* Your objective: Find the line containing "zero test 9 bit: 1" in the listing below. Repeat it exactly, along with each following line up to and including the one containing "logical OR 1 bit: 2".

* Given records:
==> config.mk <==
export PLATFORM = sky130hd
export DESIGN_NAME = dft_win_delay
export DESIGN_NICKNAME = d
export VERILOG_FILES = /design/src/rtl/dft_win_delay.sv
export SDC_FILE = /design/constraint.sdc
export NUM_CORES = 2
export LEC_CHECK = 0
export BUFFER_PORTS_ARGS = -buffer_cell sky130_fd_sc_hd__buf_2
export CORE_UTILIZATION = 55
export CTS_CLUSTER_SIZE = 20
export DETAILED_ROUTE_END_ITERATION = 8
export PLACE_DENSITY = 0.71
export SLEW_MARGIN = 15
export SYNTH_ARGS = -nofsm -noshare
export SYNTH_HDL_FRONTEND = slang
export SYNTH_SLANG_ARGS = --single-unit
export TNS_END_PERCENT = 1
==> constraint.sdc <==
create_clock -name clk -period 8.8 [get_ports clk]
set_input_delay 1.76 -clock clk [delete_from_list [all_inputs] [get_ports clk]]
set_output_delay 1.76 -clock clk [all_outputs]
set_load 0.005 [all_outputs]
==> src/rtl/dft_win_delay.sv <==
// Circular-buffer sample delay for the sliding-DFT comb stage.
// Emits x[n] with x[n-N], zero-filled until the window is primed.
module dft_win_delay #(
    parameter int DATA_W = 16,
    parameter int ADDR_W = 8
) (
    input  logic              clk,
    input  logic              rst,
    input  logic [ADDR_W:0]   cfg_len,
    input  logic              flush,
    input  logic              s_valid,
    output logic              s_ready,
    input  logic [DATA_W-1:0] s_data,
    output logic              m_valid,
    input  logic              m_ready,
    output logic [DATA_W-1:0] m_new,
    output logic [DATA_W-1:0] m_old,
    output logic              m_primed
);

    localparam int DEPTH = 1 << ADDR_W;
    localparam logic [ADDR_W:0] LEN_MAX = (ADDR_W+1)'(DEPTH);
    localparam logic [ADDR_W:0] LEN_MIN = (ADDR_W+1)'(1);

    logic [DATA_W-1:0] mem [DEPTH];
    logic [DATA_W-1:0] rd_q;
    logic [ADDR_W:0]   len_q;
    logic [ADDR_W:0]   len_d;
    logic [ADDR_W:0]   fill;
    logic [ADDR_W-1:0] wptr;
    logic [ADDR_W-1:0] rptr;
    logic              clr;
    logic              acc;

    assign clr     = rst || flush;
    assign s_ready = !clr && (!m_valid || m_ready);
    assign acc     = s_valid && s_ready;
    // len_q == DEPTH_MAX folds to rptr == wptr
    assign rptr    = wptr - len_q[ADDR_W-1:0];
    assign m_old   = m_primed ? rd_q : '0;

    always_comb begin
        len_d = cfg_len;
        if (cfg_len == '0) begin
            len_d = LEN_MIN;
        end else if (cfg_len > LEN_MAX) begin
            len_d = LEN_MAX;
        end
    end

    // Read-before-write: the read sees the old word even when rptr == wptr
    always_ff @(posedge clk) begin
        if (acc) begin
            mem[wptr] <= s_data;
            rd_q      <= mem[rptr];
        end
    end

    always_ff @(posedge clk) begin
        if (clr) begin
            len_q    <= len_d;
            wptr     <= '0;
            fill     <= '0;
            m_valid  <= 1'b0;
            m_primed <= 1'b0;
            if (rst) begin
                m_new <= '0;
            end
        end else begin
            if (acc) begin
                wptr     <= wptr + 1'b1;
                m_new    <= s_data;
                m_primed <= (fill == len_q);
                m_valid  <= 1'b1;
                if (fill != len_q) begin
                    fill <= fill + 1'b1;
                end
            end else if (m_valid && m_ready) begin
                m_valid <= 1'b0;
            end
        end
    end

endmodule
== After elaboration in Yosys (flattened, before gate mapping) ==
Memories as Yosys holds them, arrays and structs flattened. A register that Yosys moved wholly into a read port is not among the register bits.
Cells that the tools add are included.
Storage, ports and cells
  register bits after elaboration: 44
  bits in writable memories: 4096
  input bits: 30
  output and inout port bits: 35
  memories kept: 1
Memories
  mem: depth 256, bits a word 16, rd ports 1, clocked after Yosys merged registers in 1, write ports 1, line 25  | logic [DATA_W-1:0] mem [DEPTH];
Cells by class
  add/subtract/negate cells: 3
  magnitude comparators: 1
  equality and inequality tests: 3
  muxes and demuxes: 9
  reduce and logical (&&, ||, !) cells: 13
Operators with widths (count)
  2-to-1 mux 16 bit: 4
  adder 9 x 1 -> 9 bit, second input constant: 1
  equality test 9 bit: 1
  greater-than comparator 9 bit, second input constant: 1
  zero test 9 bit: 1
  2-to-1 mux 9 bit: 1
  != test 9 bit: 1
  adder 8 x 1 -> 8 bit, second input constant: 1
  subtractor 8 bit: 1
  2-to-1 mux 1 bit: 4
  AND reduction 2 bit: 2
  nonzero test 2 bit: 2
  logical AND 1 bit: 3
  zero test 1 bit: 2
  logical OR 1 bit: 2
  != test 2 bit, second input constant: 1
  OR reduction 2 bit: 1

== Depth between registers and ports, before layout ==
  depth after elaboration: 6
  gate-level depth with buffers: 17
  mapped depth without buffers: 11

== Worst setup path after synthesis ==
No wires, ideal clock.
  path kind: input to register
  from: input flush
  to: memory mem[218][0], enable pin
  library setup time: 0.388 ns
  data arrival time: 4.730 ns
  required time: 8.412 ns
  slack: 3.681 ns
  stages on the path: 7
  buffers on the path: 2
  cell sequence: nor2_1 inv_1 nor3b_1 clkbuf_1 nand3_1 clkbuf_1 nor2_1
On the way
  longest elaborated chain between the ends: 6
RTL lines
  start: declaration: line 10  | input logic flush,
  logical OR 1 bit: line 35  | assign clr = rst || flush;
  zero test 1 bit: line 36  | assign s_ready = !clr && (!m_valid || m_ready);
  logical AND 1 bit: line 36
  logical AND 1 bit: line 37  | assign acc = s_valid && s_ready;
  via acc: line 33  | logic acc;
  2-to-1 mux 1 bit: line 53  | if (acc) begin
  2-to-1 mux 1 bit (implied by the code): line 54  | mem[wptr] <= s_data;
  end: declaration: line 25
The timed path passes the listed nets, and every way through them passes these cells.

== Worst setup path after layout ==
  from: register wptr[0]
  to: register rd_q[5] (read register of mem) (data pin)
On the way
  longest elaborated chain between the ends: 1
RTL lines
  start: declaration: line 30  | logic [ADDR_W-1:0] wptr;
  start signal: assignment: line 71  | wptr <= wptr + 1'b1;
  subtractor 8 bit: line 39  | assign rptr = wptr - len_q[ADDR_W-1:0];
  end: declaration: line 26  | logic [DATA_W-1:0] rd_q;
No other way between the ends.
A chain may end at the register's enable or synchronous reset.

==> metrics.csv <==
metric,value,unit
holdWs,0.5556,ns
ys_ff_latch,4156,
finalPower,43.77,mW
startpoint_type,register,
clock_latency,0.98,ns
grt_pass1_vias,80630,
syn_nets,7662,
htreeDepth,5,
finalSetupViolations,0,
end_kind,register,
cts_tree,built,
clock_skew,0.09593,ns
syn_to_final_growth,12.10,%
antenna_found_initial,19,
tightest_slew,1.418,ns
first_iter_violations,11440,
finalCriticalPeriod,6.225,ns
drv_slew,0,
post-route-util,62.05,%
critPathSlowestCell,fa_4,
dp_slack,2.140,ns
portBuffers,64,
dieArea,0.2954,mm^2
cpPeakStageDelay,1.24,ns
synth_edf_count,4137,
placementRows,198,
fmax,160.7,MHz
critical_path_peak_fanout,67,
synth-main-ff-cell,edfxtp_1,
path_clk_slew,0.06,ns
status,"finished, final reports clean",
post_cts_buffers,0,
num_vias,80990,
drive_gt1_share,25.45,%
wire_per_inst,33.47,um
leakagePower,57.50,nW
grt.overflow.total,0,
maxCapViolCount,0,
yosys_warnings,0,
num-nets-final,8076,
cts_hold_buf,0,
crit_chain,inv_1 -> ha_1 -> fa_4 -> buf_4 -> buf_12 -> mux4_2 -> mux2i_1 -> mux4_2 -> nor2_1 -> o21ai_0 -> nand3_1 -> or4_1,
cts_resized,0,
grt_first_pass_wirelength,587700,um
async_flop_share,0,%
cts_buffers,408,
gp_congestion,0.8682,
ios,65,
vdd_drop_max,0.2073,mV
netlist-cell-type-count,67,
syn-cell-area,0.1613,mm^2
die_h,543.5,um
clock-sinks,4156,
tns,0,ns
grt_util_all_layers,28.03,%
seq_area_frac_synth,77.27,%
hp-class,reg -> reg,
clock_path_buffers,4,
die_width,543.5,um
initial_core_util,55.35,%
finalHoldViolations,0,
cp.required,9.51,ns
cp_data_arrival_time,6.94,ns
syn_avg_cell_area,21.17,um^2
crit_type,reg -> reg,
crit_family,adder cells,
cp.buffers_inverters,3,
drtAntennaViolNets,0,
rsz0062_at_grt,false,
power_density,242.1,mW/mm^2
worst_slack,2.576,ns
crit_top_cell,mux4_2,
coreArea,0.2913,mm^2
relSlewSlack,5.460,%
vias_per_cell,6.597,
fin_crit_sh,70.73,%
drtPass1Iterations,6,
place_hpwl,230300,um
grt_max_degree,172,
drc,0,
drt_wl_total,410900,um
clock-root-buffer,clkbuf_16,
synth_cells,7616,
[where the power goes]
| group | switching (mW) | internal (mW) |
|---|---|---|
| clock | 7.41 | 9.48 |
| sequential | 0.0156 | 21.8 |
| combinational | 3.21 | 1.85 |
| total | 10.6 | 33.1 |
[stage by stage]
step	area, um^2	std cells
CTS	180700	12270
global placement	167600	11510
floorplan	161300	7616
global route	180700	12270
detailed placement	167800	11520
finish	180800	12280
[worst min-delay path: cells and delay by family, from the launching register on]
kind	cells	cell delay, ns
flops	1	0.37
simple gates	1	0.07
xor+xnor	1	0.09
[registers in the layout, summed over array words and instances (netlist names)]
name	count
m_primed	1
len_q	9
rd_q	16
mem	4096
m_new	16
wptr	8
fill	9
m_valid	1
[synth_stat cells, types with 31 or more instances]
master	number	area, um^2
a311oi_1	96	840.8
buf_6	32	360.4
clkbuf_1	171	641.9
a21oi_1	33	165.2
mux2i_1	110	1101
buf_4	88	660.6
o21ai_0	45	225.2
nand2_1	735	2759
and3_1	105	656.9
nand3_1	180	900.9
a211oi_1	31	232.7
buf_1	35	131.4
nor2_1	309	1160
mux4_2	1058	23830
buf_2	120	600.6
and2_1	45	281.5
edfxtp_1	4137	124200
[final timing paths]
path | startpoint | to | slack (ns) | cells past startpoint
min | fill[8] | fill[8] | 0.56 | 2
max reg2reg | wptr[0] | rd_q[5] | 2.58 | 12
min reg2reg | fill[8] | fill[8] | 0.56 | 2
max | wptr[0] | rd_q[5] | 2.58 | 12
[final cells by class]
class	instances	area (um^2)
Antenna cell	9	22.52
Clock buffer	490	10650
Clock inverter	257	2313
Fill cell	19410	110600
Inverter	14	52.55
Multi-Input combinational cell	2996	34350
Sequential cell	4156	124600
Tap cell	3900	4880
Timing Repair Buffer	454	3886
[metal layers]
metal  routed length (um)  GRT usage [%]  up-vias
li1                     -              -    32340
met1               152400          39.50    42840
met2               194600          43.58     5041
met3                46730          5.876      753
met4                17090          10.68       14
met5                   84              0        -
[cells by family after synthesis]
| kind of cell | Yosys count | synth area share [%] |
|---|---|---|
| flops | 4156 | 77.27 |
| simple gates | 1460 | 3.925 |
| mux | 1168 | 15.46 |
| buf+inv | 464 | 1.558 |
| compound gates | 323 | 1.481 |
| xor+xnor | 29 | 0.1738 |
| fa+ha+maj | 16 | 0.1288 |
[placed cells by master (no fill, tap or decap), types with 9 or more instances in the layout]
cell        netlist  layout
edfxtp_1       4137    4137
mux4_2         1058    1058
nand2_1         735     735
clkbuf_16         0     412
buf_4            88     348
nor2_1          309     293
nand3_1         180     168
mux2i_1         110     110
and3_1          105     105
clkinv_1          0     105
a311oi_1         96      96
clkinv_2          0      81
clkbuf_1        171      73
buf_2           120      48
o21ai_0          45      45
and2_1           45      44
buf_12            1      34
a21oi_1          33      31
a211oi_1         31      31
bufinv_16         0      28
a31oi_1          27      27
nand4_1          25      25
buf_8             3      22
a32oi_1          21      21
dfxtp_1          19      19
or4_1            16      16
inv_1            14      14
xor2_1           14      14
nor2_2            0      14
ha_1             15      14
nor3_1           13      13
xnor2_1          13      12
nand3_2           0      12
o22ai_1          11      11
clkinv_16         0      11
o211ai_1         10      10
diode_2           0       9
inv_6             0       9
clkinvlp_4        0       9
Note: power is estimated with default switching activity, not from simulation.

* Solution:
  zero test 9 bit: 1
  2-to-1 mux 9 bit: 1
  != test 9 bit: 1
  adder 8 x 1 -> 8 bit, second input constant: 1
  subtractor 8 bit: 1
  2-to-1 mux 1 bit: 4
  AND reduction 2 bit: 2
  nonzero test 2 bit: 2
  logical AND 1 bit: 3
  zero test 1 bit: 2
  logical OR 1 bit: 2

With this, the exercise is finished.